Note the line where "set clk_io_pct 0.2" appears in the data below; write it out exactly, along with every line that comes after it to the end.

START Dataset records

==> flow/run.sh <==
#!/bin/bash
# OpenROAD 26Q1-2900-gdf79404cd8, Yosys 0.63+post, stock flow scripts
make -C /OpenROAD-flow-scripts/flow DESIGN_CONFIG=/design/flow/config.mk WORK_HOME=/design/flow/orfs finish
==> flow/config.mk <==
export PLATFORM = sky130hd
export DESIGN_NAME = EX
export DESIGN_NICKNAME = EX
export VERILOG_FILES = /design/flow/design.v
export SDC_FILE = /design/flow/constraint.sdc
export NUM_CORES = 4
export LEC_CHECK = 1
export CORE_AREA = 10 10 214 214
export DIE_AREA = 0 0 224 224
==> flow/constraint.sdc <==
current_design EX

set clk_period 1.0
set clk_io_pct 0.2

create_clock -name clk0 -period $clk_period [get_ports {clk}]

set non_clock_inputs [all_inputs -no_clocks]
set_input_delay [expr $clk_period * $clk_io_pct] -clock clk0 $non_clock_inputs
set_output_delay [expr $clk_period * $clk_io_pct] -clock clk0 [all_outputs]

END Dataset records

Answer to this task
set clk_io_pct 0.2

create_clock -name clk0 -period $clk_period [get_ports {clk}]

set non_clock_inputs [all_inputs -no_clocks]
set_input_delay [expr $clk_period * $clk_io_pct] -clock clk0 $non_clock_inputs
set_output_delay [expr $clk_period * $clk_io_pct] -clock clk0 [all_outputs]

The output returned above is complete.